* _RECORD EXTRACTS_
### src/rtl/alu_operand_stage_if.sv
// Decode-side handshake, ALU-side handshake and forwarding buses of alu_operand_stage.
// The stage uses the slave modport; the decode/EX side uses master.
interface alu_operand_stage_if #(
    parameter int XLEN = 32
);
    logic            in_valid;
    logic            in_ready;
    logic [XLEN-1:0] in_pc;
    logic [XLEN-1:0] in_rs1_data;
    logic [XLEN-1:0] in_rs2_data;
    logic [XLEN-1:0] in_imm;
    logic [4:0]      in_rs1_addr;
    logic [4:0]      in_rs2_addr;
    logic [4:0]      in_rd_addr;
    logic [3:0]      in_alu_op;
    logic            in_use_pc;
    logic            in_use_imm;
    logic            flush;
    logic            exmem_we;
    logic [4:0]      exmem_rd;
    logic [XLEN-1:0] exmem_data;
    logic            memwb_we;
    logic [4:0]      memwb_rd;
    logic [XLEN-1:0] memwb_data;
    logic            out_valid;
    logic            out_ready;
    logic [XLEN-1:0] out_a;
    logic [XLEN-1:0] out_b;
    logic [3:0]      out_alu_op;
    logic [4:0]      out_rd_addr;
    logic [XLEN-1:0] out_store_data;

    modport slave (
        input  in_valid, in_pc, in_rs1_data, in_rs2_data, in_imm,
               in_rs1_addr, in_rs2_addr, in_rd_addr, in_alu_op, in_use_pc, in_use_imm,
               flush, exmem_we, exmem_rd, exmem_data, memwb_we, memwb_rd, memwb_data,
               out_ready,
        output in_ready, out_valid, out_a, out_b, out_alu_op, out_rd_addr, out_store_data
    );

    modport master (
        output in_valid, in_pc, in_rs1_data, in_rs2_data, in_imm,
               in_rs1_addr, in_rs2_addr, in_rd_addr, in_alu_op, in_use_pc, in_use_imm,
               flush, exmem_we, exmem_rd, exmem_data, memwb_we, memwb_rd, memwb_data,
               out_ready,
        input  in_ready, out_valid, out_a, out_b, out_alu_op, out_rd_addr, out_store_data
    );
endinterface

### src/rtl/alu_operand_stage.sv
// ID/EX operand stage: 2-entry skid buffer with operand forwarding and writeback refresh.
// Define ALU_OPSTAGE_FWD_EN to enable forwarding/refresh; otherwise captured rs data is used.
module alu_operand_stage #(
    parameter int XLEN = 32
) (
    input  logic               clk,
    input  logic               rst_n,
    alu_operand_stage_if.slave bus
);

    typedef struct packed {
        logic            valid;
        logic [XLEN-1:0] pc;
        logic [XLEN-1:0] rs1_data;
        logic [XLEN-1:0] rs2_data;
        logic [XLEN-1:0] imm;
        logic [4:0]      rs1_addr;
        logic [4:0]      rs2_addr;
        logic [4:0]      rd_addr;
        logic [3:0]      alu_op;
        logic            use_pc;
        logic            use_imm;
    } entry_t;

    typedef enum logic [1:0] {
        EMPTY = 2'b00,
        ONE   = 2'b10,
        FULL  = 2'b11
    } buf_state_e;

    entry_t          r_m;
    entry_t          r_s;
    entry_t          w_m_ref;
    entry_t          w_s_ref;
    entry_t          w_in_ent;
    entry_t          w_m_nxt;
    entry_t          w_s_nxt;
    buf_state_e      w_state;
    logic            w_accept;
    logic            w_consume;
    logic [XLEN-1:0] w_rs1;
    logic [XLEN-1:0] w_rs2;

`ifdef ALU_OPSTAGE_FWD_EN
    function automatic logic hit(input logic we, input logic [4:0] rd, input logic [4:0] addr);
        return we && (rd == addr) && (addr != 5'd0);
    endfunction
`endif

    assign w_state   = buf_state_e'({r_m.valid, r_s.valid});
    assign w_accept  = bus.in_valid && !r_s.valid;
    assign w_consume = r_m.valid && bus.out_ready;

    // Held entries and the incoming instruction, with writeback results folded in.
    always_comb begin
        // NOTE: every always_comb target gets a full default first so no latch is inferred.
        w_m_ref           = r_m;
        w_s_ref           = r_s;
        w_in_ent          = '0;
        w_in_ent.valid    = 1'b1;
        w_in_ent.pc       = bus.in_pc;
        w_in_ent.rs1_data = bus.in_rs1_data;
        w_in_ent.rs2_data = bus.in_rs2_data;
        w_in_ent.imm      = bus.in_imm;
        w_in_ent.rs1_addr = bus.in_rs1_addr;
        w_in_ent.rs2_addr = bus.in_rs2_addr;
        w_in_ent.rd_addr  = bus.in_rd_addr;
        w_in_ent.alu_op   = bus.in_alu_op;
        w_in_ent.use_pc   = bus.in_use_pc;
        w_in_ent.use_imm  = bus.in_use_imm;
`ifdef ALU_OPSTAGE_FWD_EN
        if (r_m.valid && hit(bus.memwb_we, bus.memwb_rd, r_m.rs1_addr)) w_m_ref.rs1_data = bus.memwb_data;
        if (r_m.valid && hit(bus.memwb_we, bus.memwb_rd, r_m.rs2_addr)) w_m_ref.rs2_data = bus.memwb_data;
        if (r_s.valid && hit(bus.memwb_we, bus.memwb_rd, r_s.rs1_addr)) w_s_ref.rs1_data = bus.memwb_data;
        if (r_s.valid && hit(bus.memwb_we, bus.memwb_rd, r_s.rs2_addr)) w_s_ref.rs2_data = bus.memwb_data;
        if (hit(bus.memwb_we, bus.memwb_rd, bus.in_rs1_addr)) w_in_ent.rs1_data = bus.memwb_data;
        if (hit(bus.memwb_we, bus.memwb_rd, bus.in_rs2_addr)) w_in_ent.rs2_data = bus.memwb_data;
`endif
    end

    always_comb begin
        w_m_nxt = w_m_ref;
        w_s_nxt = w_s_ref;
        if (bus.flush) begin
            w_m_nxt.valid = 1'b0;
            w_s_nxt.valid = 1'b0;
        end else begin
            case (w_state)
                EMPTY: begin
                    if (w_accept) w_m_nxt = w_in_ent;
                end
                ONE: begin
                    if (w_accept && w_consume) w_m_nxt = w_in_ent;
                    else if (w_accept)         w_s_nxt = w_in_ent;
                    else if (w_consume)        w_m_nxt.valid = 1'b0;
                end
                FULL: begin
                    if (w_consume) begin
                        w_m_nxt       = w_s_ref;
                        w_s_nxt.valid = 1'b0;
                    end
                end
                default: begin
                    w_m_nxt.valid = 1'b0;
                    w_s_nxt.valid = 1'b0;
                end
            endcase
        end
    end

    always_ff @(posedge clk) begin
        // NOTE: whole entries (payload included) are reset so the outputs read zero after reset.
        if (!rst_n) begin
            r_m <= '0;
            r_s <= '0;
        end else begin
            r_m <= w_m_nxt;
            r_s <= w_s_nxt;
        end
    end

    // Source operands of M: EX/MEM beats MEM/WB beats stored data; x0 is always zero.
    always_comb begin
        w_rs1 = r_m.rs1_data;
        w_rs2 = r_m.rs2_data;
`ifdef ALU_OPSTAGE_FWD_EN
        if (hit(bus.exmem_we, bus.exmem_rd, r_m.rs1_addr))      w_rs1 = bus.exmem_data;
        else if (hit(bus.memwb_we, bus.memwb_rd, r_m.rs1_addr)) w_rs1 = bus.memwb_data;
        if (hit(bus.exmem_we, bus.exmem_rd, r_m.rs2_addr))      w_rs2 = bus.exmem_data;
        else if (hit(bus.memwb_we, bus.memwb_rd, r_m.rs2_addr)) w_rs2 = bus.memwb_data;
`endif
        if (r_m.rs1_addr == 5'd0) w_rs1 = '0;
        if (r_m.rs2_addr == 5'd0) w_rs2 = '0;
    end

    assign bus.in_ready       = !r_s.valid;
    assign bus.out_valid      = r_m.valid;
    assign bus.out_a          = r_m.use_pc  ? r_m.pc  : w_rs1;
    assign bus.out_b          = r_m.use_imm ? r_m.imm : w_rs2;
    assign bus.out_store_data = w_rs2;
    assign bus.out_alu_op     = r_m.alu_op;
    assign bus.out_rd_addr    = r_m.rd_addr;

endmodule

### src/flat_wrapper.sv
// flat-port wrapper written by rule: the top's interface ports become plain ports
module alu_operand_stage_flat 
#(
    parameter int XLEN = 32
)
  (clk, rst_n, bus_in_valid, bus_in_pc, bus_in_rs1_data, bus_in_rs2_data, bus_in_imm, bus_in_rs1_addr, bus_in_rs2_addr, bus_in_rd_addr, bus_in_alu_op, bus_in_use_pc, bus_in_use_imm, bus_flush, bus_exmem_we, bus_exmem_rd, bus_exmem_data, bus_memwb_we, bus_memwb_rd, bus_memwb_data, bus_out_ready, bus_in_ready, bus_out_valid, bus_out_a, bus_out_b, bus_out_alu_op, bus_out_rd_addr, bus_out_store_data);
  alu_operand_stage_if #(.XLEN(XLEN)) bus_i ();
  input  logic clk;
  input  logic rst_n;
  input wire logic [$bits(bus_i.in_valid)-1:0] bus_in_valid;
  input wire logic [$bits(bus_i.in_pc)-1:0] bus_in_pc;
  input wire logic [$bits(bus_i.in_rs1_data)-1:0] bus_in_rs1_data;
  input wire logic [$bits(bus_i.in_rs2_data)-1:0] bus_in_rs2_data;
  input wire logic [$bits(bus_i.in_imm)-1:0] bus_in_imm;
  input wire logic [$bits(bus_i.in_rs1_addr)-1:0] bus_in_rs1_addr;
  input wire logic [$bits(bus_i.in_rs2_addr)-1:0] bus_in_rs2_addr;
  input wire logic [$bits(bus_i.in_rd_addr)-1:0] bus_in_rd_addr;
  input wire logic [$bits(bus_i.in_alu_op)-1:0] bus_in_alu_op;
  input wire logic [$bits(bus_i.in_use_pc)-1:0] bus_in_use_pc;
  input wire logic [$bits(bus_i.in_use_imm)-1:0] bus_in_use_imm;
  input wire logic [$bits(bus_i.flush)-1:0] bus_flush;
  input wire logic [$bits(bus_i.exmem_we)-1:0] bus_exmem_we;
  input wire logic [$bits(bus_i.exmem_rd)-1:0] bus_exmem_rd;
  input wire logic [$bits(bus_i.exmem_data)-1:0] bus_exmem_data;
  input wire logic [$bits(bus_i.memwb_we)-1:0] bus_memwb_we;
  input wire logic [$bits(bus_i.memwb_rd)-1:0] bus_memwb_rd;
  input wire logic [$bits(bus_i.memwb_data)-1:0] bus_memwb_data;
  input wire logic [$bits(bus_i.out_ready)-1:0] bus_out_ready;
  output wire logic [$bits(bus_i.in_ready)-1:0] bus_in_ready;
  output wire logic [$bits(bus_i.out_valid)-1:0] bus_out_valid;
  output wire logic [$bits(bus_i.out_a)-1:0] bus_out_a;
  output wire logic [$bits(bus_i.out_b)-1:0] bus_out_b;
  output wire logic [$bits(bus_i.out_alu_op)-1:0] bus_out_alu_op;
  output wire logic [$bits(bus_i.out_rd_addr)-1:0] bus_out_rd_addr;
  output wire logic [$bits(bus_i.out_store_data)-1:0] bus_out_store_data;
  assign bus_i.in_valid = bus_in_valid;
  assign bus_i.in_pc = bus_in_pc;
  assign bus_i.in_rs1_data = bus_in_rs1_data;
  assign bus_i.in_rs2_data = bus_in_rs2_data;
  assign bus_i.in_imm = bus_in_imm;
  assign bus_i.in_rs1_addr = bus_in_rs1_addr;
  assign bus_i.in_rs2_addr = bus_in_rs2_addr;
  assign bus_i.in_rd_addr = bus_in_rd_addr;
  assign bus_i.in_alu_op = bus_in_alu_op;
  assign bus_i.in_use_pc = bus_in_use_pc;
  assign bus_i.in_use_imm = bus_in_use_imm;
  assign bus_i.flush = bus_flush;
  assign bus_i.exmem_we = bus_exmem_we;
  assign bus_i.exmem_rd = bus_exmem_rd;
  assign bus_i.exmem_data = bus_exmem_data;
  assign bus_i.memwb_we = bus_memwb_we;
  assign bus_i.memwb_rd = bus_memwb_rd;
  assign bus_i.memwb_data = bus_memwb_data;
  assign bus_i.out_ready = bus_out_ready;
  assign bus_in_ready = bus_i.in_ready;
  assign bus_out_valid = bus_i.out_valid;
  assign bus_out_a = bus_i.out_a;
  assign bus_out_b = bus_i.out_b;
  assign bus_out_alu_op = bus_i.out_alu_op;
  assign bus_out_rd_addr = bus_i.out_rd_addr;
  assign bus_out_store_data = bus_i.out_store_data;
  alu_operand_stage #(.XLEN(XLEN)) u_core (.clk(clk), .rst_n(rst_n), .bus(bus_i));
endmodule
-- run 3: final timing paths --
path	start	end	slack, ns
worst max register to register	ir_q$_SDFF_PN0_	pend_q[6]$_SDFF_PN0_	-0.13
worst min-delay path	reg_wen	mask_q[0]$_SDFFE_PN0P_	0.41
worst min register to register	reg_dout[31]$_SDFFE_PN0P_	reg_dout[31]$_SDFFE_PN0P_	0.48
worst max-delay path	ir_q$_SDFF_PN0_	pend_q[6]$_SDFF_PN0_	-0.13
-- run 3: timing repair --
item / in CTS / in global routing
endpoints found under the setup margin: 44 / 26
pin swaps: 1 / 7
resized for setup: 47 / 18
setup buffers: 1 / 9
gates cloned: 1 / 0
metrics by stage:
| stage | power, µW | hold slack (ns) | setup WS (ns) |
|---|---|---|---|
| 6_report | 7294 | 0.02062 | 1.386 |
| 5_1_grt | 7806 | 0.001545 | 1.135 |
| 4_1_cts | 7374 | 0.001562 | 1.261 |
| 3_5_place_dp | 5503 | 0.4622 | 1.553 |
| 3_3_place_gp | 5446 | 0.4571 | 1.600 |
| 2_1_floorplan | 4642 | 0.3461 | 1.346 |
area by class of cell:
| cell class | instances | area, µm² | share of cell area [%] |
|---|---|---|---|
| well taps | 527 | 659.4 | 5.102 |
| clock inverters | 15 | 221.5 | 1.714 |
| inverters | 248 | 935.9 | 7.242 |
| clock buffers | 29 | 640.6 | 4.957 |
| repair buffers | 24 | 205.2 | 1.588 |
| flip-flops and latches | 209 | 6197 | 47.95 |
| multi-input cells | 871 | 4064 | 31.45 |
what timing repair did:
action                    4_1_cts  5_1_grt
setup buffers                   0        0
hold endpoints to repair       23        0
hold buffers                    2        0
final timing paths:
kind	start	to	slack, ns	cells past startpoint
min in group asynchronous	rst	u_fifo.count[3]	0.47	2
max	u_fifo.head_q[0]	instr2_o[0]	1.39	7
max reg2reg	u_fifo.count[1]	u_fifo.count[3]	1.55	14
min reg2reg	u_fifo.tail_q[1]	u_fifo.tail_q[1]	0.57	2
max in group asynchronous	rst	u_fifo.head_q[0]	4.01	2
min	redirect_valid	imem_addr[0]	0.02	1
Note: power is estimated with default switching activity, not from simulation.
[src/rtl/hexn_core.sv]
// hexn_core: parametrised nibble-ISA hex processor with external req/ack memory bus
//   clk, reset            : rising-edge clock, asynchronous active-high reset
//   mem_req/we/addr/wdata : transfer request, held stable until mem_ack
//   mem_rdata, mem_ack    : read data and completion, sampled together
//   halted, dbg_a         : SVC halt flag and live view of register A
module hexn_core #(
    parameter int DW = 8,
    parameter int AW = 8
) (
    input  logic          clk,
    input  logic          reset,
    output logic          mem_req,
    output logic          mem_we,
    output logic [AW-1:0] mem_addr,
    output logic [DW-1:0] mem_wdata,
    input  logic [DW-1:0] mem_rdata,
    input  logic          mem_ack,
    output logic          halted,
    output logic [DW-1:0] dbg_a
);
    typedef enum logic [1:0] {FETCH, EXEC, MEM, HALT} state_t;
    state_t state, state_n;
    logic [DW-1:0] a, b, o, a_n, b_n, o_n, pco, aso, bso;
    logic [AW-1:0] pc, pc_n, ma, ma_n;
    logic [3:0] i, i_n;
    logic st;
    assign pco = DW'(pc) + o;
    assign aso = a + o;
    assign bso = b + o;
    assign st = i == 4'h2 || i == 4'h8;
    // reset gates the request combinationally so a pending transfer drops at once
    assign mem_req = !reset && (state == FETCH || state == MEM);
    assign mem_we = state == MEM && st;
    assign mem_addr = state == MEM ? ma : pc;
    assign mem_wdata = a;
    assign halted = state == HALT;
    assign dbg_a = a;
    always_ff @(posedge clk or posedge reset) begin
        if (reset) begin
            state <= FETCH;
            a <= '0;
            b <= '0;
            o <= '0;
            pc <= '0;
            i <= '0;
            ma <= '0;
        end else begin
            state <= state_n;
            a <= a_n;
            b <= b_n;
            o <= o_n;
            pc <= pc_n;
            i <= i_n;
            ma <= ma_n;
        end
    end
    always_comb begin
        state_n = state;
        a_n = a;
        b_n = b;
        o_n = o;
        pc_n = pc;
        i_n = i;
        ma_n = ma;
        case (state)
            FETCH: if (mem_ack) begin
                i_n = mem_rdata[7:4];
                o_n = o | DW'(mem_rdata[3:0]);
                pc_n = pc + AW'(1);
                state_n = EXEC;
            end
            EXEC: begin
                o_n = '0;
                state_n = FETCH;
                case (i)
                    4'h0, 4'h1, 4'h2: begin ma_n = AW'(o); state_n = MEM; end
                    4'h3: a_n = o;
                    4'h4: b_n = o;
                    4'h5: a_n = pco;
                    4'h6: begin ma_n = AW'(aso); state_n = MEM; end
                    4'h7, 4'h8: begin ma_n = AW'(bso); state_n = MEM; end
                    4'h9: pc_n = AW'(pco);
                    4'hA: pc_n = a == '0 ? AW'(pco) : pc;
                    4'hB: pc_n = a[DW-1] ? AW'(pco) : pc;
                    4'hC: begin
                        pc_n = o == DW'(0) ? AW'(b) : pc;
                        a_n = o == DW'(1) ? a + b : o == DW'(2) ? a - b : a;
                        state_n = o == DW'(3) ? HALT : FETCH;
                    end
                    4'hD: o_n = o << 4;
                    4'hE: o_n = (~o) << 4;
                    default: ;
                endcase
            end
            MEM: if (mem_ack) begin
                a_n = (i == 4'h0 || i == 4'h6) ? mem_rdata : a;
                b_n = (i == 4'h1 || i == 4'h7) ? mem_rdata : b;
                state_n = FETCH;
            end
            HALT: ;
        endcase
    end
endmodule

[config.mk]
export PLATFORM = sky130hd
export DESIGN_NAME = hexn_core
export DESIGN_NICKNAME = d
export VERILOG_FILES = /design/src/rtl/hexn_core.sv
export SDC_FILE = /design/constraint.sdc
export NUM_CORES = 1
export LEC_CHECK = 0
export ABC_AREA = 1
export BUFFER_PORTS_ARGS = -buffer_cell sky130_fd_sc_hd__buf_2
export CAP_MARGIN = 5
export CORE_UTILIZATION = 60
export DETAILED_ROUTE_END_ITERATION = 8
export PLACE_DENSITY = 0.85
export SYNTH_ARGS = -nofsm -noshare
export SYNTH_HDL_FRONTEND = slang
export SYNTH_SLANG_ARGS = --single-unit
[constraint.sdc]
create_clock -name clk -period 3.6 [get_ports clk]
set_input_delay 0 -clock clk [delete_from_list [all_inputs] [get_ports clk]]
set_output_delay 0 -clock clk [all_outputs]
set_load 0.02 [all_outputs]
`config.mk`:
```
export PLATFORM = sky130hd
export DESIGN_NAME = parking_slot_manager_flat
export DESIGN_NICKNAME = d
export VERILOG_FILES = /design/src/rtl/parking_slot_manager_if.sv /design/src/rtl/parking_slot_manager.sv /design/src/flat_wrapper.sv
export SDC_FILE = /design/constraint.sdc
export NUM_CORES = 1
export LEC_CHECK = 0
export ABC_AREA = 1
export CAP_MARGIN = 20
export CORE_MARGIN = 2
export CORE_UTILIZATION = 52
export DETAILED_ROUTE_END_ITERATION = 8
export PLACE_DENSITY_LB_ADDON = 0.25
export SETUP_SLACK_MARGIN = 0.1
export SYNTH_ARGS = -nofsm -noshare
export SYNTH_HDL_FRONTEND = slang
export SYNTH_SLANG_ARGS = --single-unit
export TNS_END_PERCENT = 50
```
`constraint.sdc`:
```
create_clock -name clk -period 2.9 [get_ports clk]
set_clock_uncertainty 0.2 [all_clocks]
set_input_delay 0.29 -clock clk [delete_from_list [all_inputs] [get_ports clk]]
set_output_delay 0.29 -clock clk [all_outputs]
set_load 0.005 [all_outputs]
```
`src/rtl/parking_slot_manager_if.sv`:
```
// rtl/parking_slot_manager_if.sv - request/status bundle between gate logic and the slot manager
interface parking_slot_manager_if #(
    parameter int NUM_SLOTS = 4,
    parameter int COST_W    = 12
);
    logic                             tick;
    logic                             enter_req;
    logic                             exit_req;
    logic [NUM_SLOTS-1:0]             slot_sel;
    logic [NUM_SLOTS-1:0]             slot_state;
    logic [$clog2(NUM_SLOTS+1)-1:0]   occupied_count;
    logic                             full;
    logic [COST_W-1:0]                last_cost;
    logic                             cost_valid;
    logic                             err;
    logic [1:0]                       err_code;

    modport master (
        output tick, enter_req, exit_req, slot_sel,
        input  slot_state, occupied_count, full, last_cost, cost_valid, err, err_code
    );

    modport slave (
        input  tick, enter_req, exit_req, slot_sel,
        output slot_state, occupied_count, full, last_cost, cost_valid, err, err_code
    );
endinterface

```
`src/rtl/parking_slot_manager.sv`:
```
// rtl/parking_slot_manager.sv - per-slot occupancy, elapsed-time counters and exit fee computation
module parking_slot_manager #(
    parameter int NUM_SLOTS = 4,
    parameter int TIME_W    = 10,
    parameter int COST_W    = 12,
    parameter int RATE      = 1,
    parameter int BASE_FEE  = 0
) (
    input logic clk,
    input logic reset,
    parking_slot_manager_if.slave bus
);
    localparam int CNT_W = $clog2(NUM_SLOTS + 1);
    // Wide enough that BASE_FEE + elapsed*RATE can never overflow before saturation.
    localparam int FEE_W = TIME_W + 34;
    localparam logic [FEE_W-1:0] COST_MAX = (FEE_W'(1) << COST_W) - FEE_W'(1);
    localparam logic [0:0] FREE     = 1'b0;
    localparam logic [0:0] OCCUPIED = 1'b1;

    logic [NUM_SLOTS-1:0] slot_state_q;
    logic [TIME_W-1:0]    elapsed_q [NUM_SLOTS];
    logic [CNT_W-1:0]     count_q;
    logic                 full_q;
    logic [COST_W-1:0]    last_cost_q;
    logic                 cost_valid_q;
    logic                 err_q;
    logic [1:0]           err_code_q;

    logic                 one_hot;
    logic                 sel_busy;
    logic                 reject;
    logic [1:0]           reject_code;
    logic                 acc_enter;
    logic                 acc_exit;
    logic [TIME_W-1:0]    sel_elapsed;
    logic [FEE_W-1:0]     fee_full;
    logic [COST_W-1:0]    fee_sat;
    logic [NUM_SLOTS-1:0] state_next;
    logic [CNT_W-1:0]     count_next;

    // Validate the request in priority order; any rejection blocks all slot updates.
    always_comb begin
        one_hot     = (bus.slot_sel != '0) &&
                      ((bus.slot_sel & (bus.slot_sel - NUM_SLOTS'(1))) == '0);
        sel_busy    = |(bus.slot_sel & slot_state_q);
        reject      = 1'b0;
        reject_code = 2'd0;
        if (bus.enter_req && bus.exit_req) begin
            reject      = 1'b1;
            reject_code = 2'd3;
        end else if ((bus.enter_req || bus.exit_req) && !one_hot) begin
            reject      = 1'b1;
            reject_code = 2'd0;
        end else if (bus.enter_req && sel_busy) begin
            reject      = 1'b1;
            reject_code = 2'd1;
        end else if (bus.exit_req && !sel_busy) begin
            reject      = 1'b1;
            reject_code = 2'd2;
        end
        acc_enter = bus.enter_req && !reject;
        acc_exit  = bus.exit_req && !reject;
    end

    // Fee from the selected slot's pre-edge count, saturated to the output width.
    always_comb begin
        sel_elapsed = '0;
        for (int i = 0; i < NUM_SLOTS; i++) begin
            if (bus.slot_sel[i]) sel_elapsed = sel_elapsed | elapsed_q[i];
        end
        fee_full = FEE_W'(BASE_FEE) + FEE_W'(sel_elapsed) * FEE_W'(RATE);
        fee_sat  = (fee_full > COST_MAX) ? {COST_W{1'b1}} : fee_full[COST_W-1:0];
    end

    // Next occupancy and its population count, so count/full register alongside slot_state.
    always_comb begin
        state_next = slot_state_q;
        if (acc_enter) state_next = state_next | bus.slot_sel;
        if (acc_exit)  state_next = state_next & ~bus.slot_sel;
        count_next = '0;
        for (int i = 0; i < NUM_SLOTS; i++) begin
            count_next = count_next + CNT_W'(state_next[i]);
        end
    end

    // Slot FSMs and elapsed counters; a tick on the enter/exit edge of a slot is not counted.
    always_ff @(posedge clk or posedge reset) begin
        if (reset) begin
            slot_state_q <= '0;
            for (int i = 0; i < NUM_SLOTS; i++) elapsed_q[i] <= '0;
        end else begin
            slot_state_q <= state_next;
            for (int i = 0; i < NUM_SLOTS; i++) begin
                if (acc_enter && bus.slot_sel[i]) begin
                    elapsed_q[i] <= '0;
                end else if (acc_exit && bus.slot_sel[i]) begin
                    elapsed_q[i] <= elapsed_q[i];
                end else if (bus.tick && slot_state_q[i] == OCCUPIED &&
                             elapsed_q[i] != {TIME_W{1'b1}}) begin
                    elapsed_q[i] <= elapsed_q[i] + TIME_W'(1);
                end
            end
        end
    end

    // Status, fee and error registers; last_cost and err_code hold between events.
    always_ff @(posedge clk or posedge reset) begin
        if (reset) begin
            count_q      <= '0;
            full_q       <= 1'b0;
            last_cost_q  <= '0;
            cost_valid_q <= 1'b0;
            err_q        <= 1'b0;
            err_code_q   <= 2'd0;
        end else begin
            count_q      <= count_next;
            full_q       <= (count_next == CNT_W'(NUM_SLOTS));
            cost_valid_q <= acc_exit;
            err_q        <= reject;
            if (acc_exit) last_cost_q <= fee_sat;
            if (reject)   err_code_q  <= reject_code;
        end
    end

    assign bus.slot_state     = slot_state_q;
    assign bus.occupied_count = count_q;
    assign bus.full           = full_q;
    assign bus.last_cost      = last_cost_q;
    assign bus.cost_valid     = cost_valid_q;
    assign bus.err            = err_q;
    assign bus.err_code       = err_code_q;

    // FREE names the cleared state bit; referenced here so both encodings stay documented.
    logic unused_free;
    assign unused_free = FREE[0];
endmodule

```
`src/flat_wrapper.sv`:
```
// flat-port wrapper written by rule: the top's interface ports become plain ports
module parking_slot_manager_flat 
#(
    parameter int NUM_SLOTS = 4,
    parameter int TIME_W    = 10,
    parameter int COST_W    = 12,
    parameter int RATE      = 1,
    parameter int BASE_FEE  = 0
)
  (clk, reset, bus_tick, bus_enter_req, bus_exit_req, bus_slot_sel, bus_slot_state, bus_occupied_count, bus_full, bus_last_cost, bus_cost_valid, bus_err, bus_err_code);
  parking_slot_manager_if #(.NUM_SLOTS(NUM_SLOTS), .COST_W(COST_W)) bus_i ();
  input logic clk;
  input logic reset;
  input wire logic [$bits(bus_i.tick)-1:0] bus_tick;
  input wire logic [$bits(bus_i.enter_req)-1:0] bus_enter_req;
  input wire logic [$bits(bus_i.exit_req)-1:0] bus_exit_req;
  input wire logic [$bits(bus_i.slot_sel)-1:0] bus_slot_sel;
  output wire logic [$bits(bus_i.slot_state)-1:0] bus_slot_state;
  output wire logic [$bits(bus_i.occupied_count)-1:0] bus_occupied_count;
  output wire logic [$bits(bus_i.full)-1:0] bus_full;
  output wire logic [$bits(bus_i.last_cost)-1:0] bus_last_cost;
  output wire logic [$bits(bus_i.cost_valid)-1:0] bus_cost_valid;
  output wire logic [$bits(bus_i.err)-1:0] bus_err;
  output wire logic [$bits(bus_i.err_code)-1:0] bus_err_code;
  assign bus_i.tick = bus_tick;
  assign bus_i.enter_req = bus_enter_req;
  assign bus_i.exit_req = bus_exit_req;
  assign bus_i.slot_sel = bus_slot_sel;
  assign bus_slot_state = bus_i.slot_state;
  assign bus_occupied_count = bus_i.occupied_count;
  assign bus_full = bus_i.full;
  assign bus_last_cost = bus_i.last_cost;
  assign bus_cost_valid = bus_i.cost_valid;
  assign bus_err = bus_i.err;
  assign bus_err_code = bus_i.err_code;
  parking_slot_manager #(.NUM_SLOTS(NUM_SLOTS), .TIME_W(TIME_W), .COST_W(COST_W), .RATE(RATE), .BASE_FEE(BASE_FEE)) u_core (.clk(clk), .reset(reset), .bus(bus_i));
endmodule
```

* _EXERCISE DIRECTIONS_
Using the entries above, give again exactly the lines from the line holding "input wire logic [$bits(bus_i.in_pc)-1:0]" through the line holding "input wire logic [$bits(bus_i.in_rd_addr)-1:0]". Include both end lines and nothing else.

* _WRITTEN RESPONSE_
  input wire logic [$bits(bus_i.in_pc)-1:0] bus_in_pc;
  input wire logic [$bits(bus_i.in_rs1_data)-1:0] bus_in_rs1_data;
  input wire logic [$bits(bus_i.in_rs2_data)-1:0] bus_in_rs2_data;
  input wire logic [$bits(bus_i.in_imm)-1:0] bus_in_imm;
  input wire logic [$bits(bus_i.in_rs1_addr)-1:0] bus_in_rs1_addr;
  input wire logic [$bits(bus_i.in_rs2_addr)-1:0] bus_in_rs2_addr;
  input wire logic [$bits(bus_i.in_rd_addr)-1:0] bus_in_rd_addr;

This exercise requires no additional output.